If your issue is caused by the bindings generator, refer to the [ctypesgen bug tracker](https://github.com/ctypesgen/ctypesgen/issues).


## Known limitations

### Incompatibility with CPython 3.7.6 and 3.8.1

pypdfium2 cannot be used with releases 3.7.6 and 3.8.1 of the CPython interpreter due to a [regression](https://github.com/python/cpython/pull/16799#issuecomment-612353119) that broke ctypesgen-created string handling code.


## Thanks to

* [Anurag Bansal](https://github.com/banagg) (Support model for [text insertion](src/pypdfium2/_helpers/text_inserter.py))
* [Benoît Blanchon](https://github.com/bblanchon) ([PDFium patches](sourcebuild/patches/))
* [Anderson Bravalheri](https://github.com/abravalheri) (Help with achieving PEP 517/518 compliance)
* [Tim Head](https://github.com/betatim) (Original idea for PDFium Python bindings with ctypesgen in `wowpng`)
* [Yinlin Hu](https://github.com/YinlinHu) (`pypdfium` prototype and `kuafu` PDF viewer)
* [Adam Huganir](https://github.com/adam-huganir) (Initial help and suggestions)
* [Mike Kroutikov](https://github.com/mkroutikov) (Examples on how to use PDFium with ctypes in `redstork` and `pdfbrain`)
* [Peter Saalbrink](https://github.com/petersaalbrink) (Code style improvements to `pdf_renderer`)
* [Lei Zhang](https://github.com/leizleiz) and [Thomas Sepez](https://github.com/tsepez) (Windows-specific fixes concerning `FPDF_LoadDocument()`)


## Fun facts

If you are on Linux, have a recent version of LibreOffice installed, and insist on saving as much disk space as anyhow possible, you can remove the PDFium binary shipped with pypdfium2 and create a symbolic link to the one provided by LibreOffice. This is not recommended, but the following proof-of-concept steps demonstrate that it is possible.
(If using this strategy, it is likely that certain newer methods such as `FPDF_ImportNPagesToOne()` will not be available yet, since the PDFium build of LibreOffice may be a bit older.)

```bash
# Find out where the pypdfium2 installation is located
python3 -m pip show pypdfium2 |grep Location

# Now go to the path you happen to determine
# If pypdfium2 was installed locally (without root privileges), the path will look somewhat like this
cd ~/.local/lib/python3.8/site-packages/

# Descend into the pypdfium2 directory
cd pypdfium2/

# Delete the current PDFium binary
rm pdfium

# Create a symbolic link to the PDFium binary of LibreOffice
# The path might differ depending on the distribution - this is what applies for Ubuntu 20.04
ln -s /usr/lib/libreoffice/program/libpdfiumlo.so pdfium
```

Sadly, mainstream Linux distributors did not create an own package for PDFium, which causes it to be installed separately with every single program that uses it.


## History

pypdfium2 is the successor of *pypdfium* and *pypdfium-reboot*.

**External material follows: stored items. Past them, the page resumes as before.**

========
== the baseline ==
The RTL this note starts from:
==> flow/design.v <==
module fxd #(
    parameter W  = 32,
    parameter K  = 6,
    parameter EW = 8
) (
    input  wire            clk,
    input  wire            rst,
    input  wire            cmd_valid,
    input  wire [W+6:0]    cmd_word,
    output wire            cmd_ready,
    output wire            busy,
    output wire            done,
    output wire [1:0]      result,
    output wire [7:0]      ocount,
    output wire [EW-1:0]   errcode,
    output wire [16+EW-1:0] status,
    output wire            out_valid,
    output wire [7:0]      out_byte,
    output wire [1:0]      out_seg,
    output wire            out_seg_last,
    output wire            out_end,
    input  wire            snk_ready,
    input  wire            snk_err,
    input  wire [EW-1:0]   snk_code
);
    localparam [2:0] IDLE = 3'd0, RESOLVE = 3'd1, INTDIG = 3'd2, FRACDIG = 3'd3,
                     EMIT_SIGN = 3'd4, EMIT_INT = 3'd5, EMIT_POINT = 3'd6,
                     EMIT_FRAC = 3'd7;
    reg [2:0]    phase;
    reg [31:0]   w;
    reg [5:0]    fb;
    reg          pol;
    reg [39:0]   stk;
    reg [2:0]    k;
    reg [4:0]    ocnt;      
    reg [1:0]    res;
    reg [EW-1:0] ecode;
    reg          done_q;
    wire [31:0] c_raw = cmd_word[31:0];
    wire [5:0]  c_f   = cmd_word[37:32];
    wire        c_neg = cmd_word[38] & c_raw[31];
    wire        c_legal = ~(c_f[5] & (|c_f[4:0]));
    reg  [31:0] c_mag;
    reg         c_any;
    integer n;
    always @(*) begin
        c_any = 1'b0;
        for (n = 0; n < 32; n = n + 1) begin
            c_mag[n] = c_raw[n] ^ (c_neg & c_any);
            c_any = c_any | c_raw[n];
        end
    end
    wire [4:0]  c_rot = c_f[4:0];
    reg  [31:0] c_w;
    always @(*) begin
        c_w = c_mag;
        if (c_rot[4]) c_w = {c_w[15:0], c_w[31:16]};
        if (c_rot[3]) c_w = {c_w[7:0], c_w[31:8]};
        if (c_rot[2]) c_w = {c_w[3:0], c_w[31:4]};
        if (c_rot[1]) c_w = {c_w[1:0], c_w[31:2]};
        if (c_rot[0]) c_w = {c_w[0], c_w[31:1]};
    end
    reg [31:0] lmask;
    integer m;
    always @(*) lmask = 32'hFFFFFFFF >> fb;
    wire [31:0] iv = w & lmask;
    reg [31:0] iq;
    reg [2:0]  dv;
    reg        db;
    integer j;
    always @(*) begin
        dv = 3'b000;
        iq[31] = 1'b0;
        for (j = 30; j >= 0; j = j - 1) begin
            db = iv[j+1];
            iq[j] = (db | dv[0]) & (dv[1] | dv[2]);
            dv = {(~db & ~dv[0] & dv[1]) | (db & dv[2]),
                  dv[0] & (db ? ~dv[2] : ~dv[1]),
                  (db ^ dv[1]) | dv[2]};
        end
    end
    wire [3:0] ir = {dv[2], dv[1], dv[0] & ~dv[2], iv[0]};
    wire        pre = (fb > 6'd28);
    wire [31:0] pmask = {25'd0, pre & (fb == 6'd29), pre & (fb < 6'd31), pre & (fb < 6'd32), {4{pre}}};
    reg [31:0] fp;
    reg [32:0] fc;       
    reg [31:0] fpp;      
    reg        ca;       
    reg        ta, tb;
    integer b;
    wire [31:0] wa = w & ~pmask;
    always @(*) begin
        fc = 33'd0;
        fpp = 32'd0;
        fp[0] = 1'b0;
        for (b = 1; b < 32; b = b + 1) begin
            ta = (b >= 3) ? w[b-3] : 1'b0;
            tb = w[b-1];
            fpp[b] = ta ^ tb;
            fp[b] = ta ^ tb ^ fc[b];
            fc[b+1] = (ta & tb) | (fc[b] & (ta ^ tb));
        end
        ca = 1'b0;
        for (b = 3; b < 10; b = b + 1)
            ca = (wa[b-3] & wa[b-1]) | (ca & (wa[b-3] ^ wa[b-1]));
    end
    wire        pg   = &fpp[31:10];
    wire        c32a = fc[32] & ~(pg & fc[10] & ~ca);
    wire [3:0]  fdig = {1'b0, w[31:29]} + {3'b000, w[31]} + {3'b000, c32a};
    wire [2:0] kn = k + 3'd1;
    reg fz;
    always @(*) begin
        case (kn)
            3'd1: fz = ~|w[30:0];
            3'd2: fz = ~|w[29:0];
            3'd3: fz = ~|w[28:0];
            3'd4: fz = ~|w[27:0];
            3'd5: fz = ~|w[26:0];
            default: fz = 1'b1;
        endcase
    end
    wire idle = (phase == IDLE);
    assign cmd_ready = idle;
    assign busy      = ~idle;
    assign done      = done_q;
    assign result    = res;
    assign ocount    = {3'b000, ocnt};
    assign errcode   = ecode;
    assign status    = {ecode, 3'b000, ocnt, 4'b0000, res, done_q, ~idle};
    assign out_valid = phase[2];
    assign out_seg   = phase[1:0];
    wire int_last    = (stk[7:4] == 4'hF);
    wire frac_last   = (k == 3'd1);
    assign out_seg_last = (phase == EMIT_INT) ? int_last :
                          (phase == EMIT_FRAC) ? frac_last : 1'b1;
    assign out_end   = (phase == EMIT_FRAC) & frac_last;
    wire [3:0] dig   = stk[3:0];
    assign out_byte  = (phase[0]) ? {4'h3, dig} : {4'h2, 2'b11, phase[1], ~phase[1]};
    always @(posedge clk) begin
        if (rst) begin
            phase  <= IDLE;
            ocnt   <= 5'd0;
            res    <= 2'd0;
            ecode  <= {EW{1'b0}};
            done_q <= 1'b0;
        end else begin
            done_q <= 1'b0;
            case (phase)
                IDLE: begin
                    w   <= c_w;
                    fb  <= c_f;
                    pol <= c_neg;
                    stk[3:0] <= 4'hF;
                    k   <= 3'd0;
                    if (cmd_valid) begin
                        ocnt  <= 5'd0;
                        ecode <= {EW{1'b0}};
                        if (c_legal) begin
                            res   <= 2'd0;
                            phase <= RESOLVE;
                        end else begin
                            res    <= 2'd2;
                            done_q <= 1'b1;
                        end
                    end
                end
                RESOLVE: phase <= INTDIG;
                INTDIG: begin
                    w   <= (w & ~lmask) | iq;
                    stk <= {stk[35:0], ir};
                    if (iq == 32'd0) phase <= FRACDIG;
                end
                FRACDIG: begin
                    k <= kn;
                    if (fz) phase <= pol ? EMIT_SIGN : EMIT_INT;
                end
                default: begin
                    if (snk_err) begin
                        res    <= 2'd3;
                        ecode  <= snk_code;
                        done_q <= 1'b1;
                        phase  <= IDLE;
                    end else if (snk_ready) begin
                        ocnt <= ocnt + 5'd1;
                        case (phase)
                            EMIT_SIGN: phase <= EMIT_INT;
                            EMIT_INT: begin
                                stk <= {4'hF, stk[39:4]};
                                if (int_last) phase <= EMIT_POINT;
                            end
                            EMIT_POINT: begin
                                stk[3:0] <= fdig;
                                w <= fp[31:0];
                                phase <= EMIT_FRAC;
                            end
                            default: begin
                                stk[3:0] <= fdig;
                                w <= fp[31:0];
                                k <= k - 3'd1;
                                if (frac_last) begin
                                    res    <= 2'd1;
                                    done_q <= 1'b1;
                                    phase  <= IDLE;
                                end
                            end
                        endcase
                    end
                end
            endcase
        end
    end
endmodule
Source: an optimization exercise on an open RTL-to-GDS flow (aim: small area). Production flows keep margins and buffers that such runs may drop.
Only simulation tests tie the RTL to the original design; equivalence was not proved.
No activity file was given, so power comes from the tool's default toggle rates.

==> flow/design.v <==
module wmbus_rx (
    input  wire        clk,
    input  wire        rst,           
    input  wire        sync_det,      
    input  wire        overflow,      
    input  wire        in_valid,      
    input  wire [7:0]  in_data,
    input  wire [15:0] now_ms,        
    input  wire [7:0]  rssi,          
    output reg         out_valid,     
    output reg  [7:0]  out_data,
    output wire        ev_valid,      
    output reg  [2:0]  ev_kind,
    output wire        frame_mode,    
    output wire [1:0]  frame_block,   
    output wire [8:0]  frame_len,     
    output reg  [7:0]  frame_rssi,
    output wire [15:0] frame_time     
);
    localparam [2:0] EV_NONE     = 3'd0;
    localparam [2:0] EV_READY    = 3'd1;
    localparam [2:0] EV_OVERFLOW = 3'd2;
    localparam [2:0] EV_TIMEOUT  = 3'd3;
    localparam [2:0] EV_DECFAIL  = 3'd4;
    localparam [2:0] EV_UNCLASS  = 3'd5;
    function [4:0] dec;
        input [5:0] s;
        reg x, e, h0, h1, l0, l1;
        begin
            x  = (s[0] == s[3]) & (s[3] == s[5]);
            h0 = s[5] ^ s[4] ^ s[3];
            h1 = (s[5] & s[4]) | (s[5] & s[3]) | (s[4] & s[3]);
            l0 = s[2] ^ s[1] ^ s[0];
            l1 = (s[2] & s[1]) | (s[2] & s[0]) | (s[1] & s[0]);
            e  = (s[0] == s[2]) & (s[3] == s[5]) & (s[0] ^ s[5]);
            dec = {(h0 ^ l0) & (h1 ^ l1) & ~e, s[5], s[4] ^ x, s[1] ^ x, s[0]};
        end
    endfunction
    function [8:0] inc9;
        input [8:0] a;
        integer i;
        reg c;
        begin
            c = 1'b1;
            for (i = 0; i < 9; i = i + 1) begin
                inc9[i] = a[i] ^ c;
                c = a[i] & c;
            end
        end
    endfunction
    reg        st_hdr;        
    reg        st_data;       
    reg [1:0]  ph;            
    reg [1:0]  blk;           
    reg        bad;           
    reg [3:0]  sv;            
    reg [7:0]  len;           
    reg [8:0]  cnt;           
    reg [15:0] sync_time;
    wire modet = (blk == 2'd0);
    assign ev_valid    = |ev_kind;
    assign frame_mode  = modet;
    assign frame_block = blk;
    assign frame_len   = cnt;
    assign frame_time  = sync_time;
    wire       p1 = ph[0];
    wire [4:0] dx = dec(p1 ? out_data[7:2]               : {sv, in_data[7:6]});
    wire [4:0] dy = dec(p1 ? {out_data[1:0], in_data[7:4]} : in_data[5:0]);
    wire       sym_ok = dx[4] & dy[4];
    wire [7:0] tbyte  = {dx[3:0], dy[3:0]};
    wire       nz  = |len[3:0];
    wire       isa = (blk == 2'd1);
    wire       isb = (blk == 2'd2);
    wire [3:0] kk  = isb ? 4'd0 : len[7:4];
    reg  [7:0] half;
    reg  [7:0] half0;
    always @(*) begin : len_add
        integer i;
        reg c;
        c = nz | isb;
        for (i = 0; i < 8; i = i + 1) begin
            half0[i] = (i < 7 ? len[i+1] : 1'b0) ^ (i < 4 ? kk[i] : 1'b0) ^ c;
            c = ((i < 7 ? len[i+1] : 1'b0) & (i < 4 ? kk[i] : 1'b0)) |
                (((i < 7 ? len[i+1] : 1'b0) ^ (i < 4 ? kk[i] : 1'b0)) & c);
        end
        c = isa;
        for (i = 0; i < 8; i = i + 1) begin
            half[i] = half0[i] ^ c;
            c = half0[i] & c;
        end
    end
    wire       len_hit = (cnt == {half, len[0]});
    reg         timeout;
    always @(*) begin : to_sub
        integer i;
        reg b;
        reg [15:0] d;
        b = 1'b0;
        for (i = 0; i < 16; i = i + 1) begin
            d[i] = now_ms[i] ^ sync_time[i] ^ b;
            b = (~now_ms[i] & sync_time[i]) | (~(now_ms[i] ^ sync_time[i]) & b);
        end
        timeout = (|d[15:6]) | (d[5] & d[4] & (d[3] | d[2] | (d[1] & d[0])));
    end
    wire        is54 = (in_data == 8'h54);
    reg        n_hdr, n_data;
    reg [1:0]  n_ph, n_blk;
    reg        n_bad;
    reg [3:0]  n_sv;
    reg [7:0]  n_len;
    reg [8:0]  n_cnt;
    reg        n_ov;
    reg [7:0]  n_od;
    reg [2:0]  n_ev;
    wire       ph2  = ph[1];
    wire       last = st_data ? len_hit : (modet ? len_hit : (in_data == 8'd0));
    always @(*) begin
        n_ph  = ph;
        n_blk = blk;
        n_bad = bad;
        n_sv  = sv;
        n_len = len;
        n_cnt = cnt;
        n_od  = out_data;
        n_ov  = 1'b0;
        if (in_valid) begin
            n_ph = ph2 ? 2'd0 : {1'b0, ph[0]} + 2'd1;
            if (!st_data) begin
                case (ph)
                    2'd0: begin
                        n_blk = is54 ? 2'd3 : 2'd0;
                        n_ov  = is54;
                        n_od  = in_data;
                        n_cnt = {8'd0, is54};
                    end
                    2'd1: begin
                        n_ov = 1'b1;
                        n_sv = in_data[3:0];
                        if (!modet) begin
                            n_blk = (in_data == 8'hCD) ? 2'd1 :
                                    (in_data == 8'h3D) ? 2'd2 : 2'd3;
                            n_od  = in_data;
                            n_cnt = 9'd2;
                        end else begin
                            n_od  = tbyte;
                            n_len = tbyte;
                            n_bad = ~sym_ok;
                        end
                    end
                    default: begin
                        if (modet) begin
                            n_ov  = ~len_hit;
                            n_od  = tbyte;
                            n_cnt = len_hit ? 9'd1 : 9'd2;
                        end else begin
                            n_ov  = 1'b1;
                            n_od  = in_data;
                            n_len = in_data;
                            n_cnt = 9'd3;
                        end
                    end
                endcase
            end else if (!modet) begin
                n_ov  = 1'b1;
                n_od  = in_data;
                n_cnt = inc9(cnt);
            end else if (ph == 2'd0) begin
                n_od = in_data;
            end else begin
                n_sv  = in_data[3:0];
                n_bad = bad | ~sym_ok;
                n_ov  = 1'b1;
                n_od  = tbyte;
                n_cnt = inc9(cnt);
            end
        end
        if (!st_hdr && !st_data) begin
            n_ov = 1'b0;
            n_ph = 2'd0;
        end
        if (rst)
            n_ov = 1'b0;
    end
    always @(*) begin
        n_hdr  = st_hdr;
        n_data = st_data;
        n_ev   = EV_NONE;
        if (st_hdr) begin
            if (timeout) begin
                n_ev  = EV_TIMEOUT;
                n_hdr = 1'b0;
            end else if (overflow) begin
                n_ev  = EV_OVERFLOW;
                n_hdr = 1'b0;
            end else if (in_valid && ph2) begin
                if (blk == 2'd3 || (modet && (bad || !sym_ok))) begin
                    n_ev = EV_UNCLASS;
                end else begin
                    n_hdr = 1'b0;
                    if (last)
                        n_ev = EV_READY;
                    else
                        n_data = 1'b1;
                end
            end
        end else if (st_data) begin
            if (overflow) begin
                n_ev   = EV_OVERFLOW;
                n_data = 1'b0;
            end else if (in_valid && (!modet || ph != 2'd0) && last) begin
                n_ev   = (modet && (bad || !sym_ok)) ? EV_DECFAIL : EV_READY;
                n_data = 1'b0;
            end
        end else begin
            n_hdr = !overflow && sync_det;
        end
        if (rst) begin
            n_hdr  = 1'b0;
            n_data = 1'b0;
            n_ev   = EV_NONE;
        end
    end
    always @(posedge clk) begin
        st_hdr     <= n_hdr;
        st_data    <= n_data;
        ph         <= n_ph;
        blk        <= n_blk;
        bad        <= n_bad;
        sv         <= n_sv;
        len        <= n_len;
        cnt        <= n_cnt;
        out_valid  <= n_ov;
        out_data   <= n_od;
        ev_kind    <= n_ev;
        frame_rssi <= rssi;
        if (!st_hdr && !st_data)
            sync_time <= now_ms;
    end
endmodule
Settings: LEC_CHECK=0, CAP_MARGIN=20, CORE_MARGIN=2, CORE_UTILIZATION=40, SLEW_MARGIN=20; clock period 8.0 ns.
run.sh (not shown) runs the stock make flow with config.mk's settings and CLKGATE_MAP_FILE= SYNTH_SCRIPT=/design/flow/synth_recipe.tcl, a recipe that flattens the netlist after the stock synthesis.
Change:
==> flow/flow/run.sh (new file) <==
#!/bin/bash
set -euo pipefail
export BUFFER_PORTS_ARGS="-buffer_cell sky130_fd_sc_hd__buf_1"
export CTS_ARGS="-sink_clustering_enable -repair_clock_nets -dont_use_dummy_load -buf_list sky130_fd_sc_hd__clkbuf_4"
bash standard.sh > flow_make.log 2>&1
==> flow/standard.sh (new file) <==
#!/bin/bash
# synth_recipe.tcl (not shown) runs the flow's synth.tcl, then flattens the netlist and writes it again
# the make line also repeats each setting of config.mk as NAME=value (left out here)
make -C /OpenROAD-flow-scripts/flow DESIGN_CONFIG=/design/flow/config.mk WORK_HOME=/design/flow/orfs CLKGATE_MAP_FILE= SYNTH_SCRIPT=/design/flow/synth_recipe.tcl "${@:-finish}"
removed: flow/run.sh
What happened: Maximum frequency climbs slightly; wire length is lower by a few percent; clock skew grows by 25 ps.


Another version of the RTL of wmbus_rx (not shown whole).
For scale: roughly 61 flip-flops, ~86 I/O pins, about 0.0034 sq mm of cells after synthesis.
Settings: LEC_CHECK=0, CAP_MARGIN=20, CORE_MARGIN=2, CORE_UTILIZATION=60, SLEW_MARGIN=20; clock period 8.0 ns.
standard.sh (not shown) runs the stock make flow with config.mk's settings and CLKGATE_MAP_FILE= SYNTH_SCRIPT=/design/flow/synth_recipe.tcl, a recipe that flattens the netlist after the stock synthesis.
==> flow/flow/run.sh <==
#!/bin/bash
# The standard layout (standard.sh), with these changes:
#  - synthesis maps all the logic with an area-oriented ABC script
#    (flow/abc_map.script) in place of ORFS's delay-oriented one, and leaves
#    adders to ABC too (no full/half-adder cell extraction); everything else
#    in synthesis, and so every register, is as in the standard synthesis;
#  - port buffers are sky130_fd_sc_hd__buf_1;
#  - the clock tree uses clkbuf_4 and no dummy loads.
# make's output goes to flow_make.log; each ORFS step logs under orfs/logs.
set -euo pipefail
W=$(pwd)
rm -rf "$W/scripts_local"
cp -r "$FLOW_HOME/scripts" "$W/scripts_local"
cp "$W/flow/abc_map.script" "$W/scripts_local/abc_speed.script"
export SCRIPTS_DIR="$W/scripts_local"
export ADDER_MAP_FILE=
export BUFFER_PORTS_ARGS="-buffer_cell sky130_fd_sc_hd__buf_1"
export CTS_ARGS="-sink_clustering_enable -repair_clock_nets -dont_use_dummy_load -buf_list sky130_fd_sc_hd__clkbuf_4"
bash standard.sh > flow_make.log 2>&1
==> flow/flow/abc_map.script <==
strash
dch -f
amap
strash
dch -f
amap
strash
dch -f
amap
topo
The starting point finished with timing, DRC and antenna clean.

The initial *pypdfium* was packaged manually and did not get regular updates. There were no platform-specific wheels, but only a single wheel that contained binaries for 64-bit Linux, Windows and macOS.

*pypdfium-reboot* then added a script to automate binary deployment and bindings generation to simplify regular updates. However, it was still not platform specific.

pypdfium2 is a full rewrite of *pypdfium-reboot* to build platform-specific wheels. It also adds a basic support model and a command-line interface on top of the PDFium C API to simplify common use cases. Moreover, pypdfium2 includes facilities to build PDFium from source, to extend platform compatibility.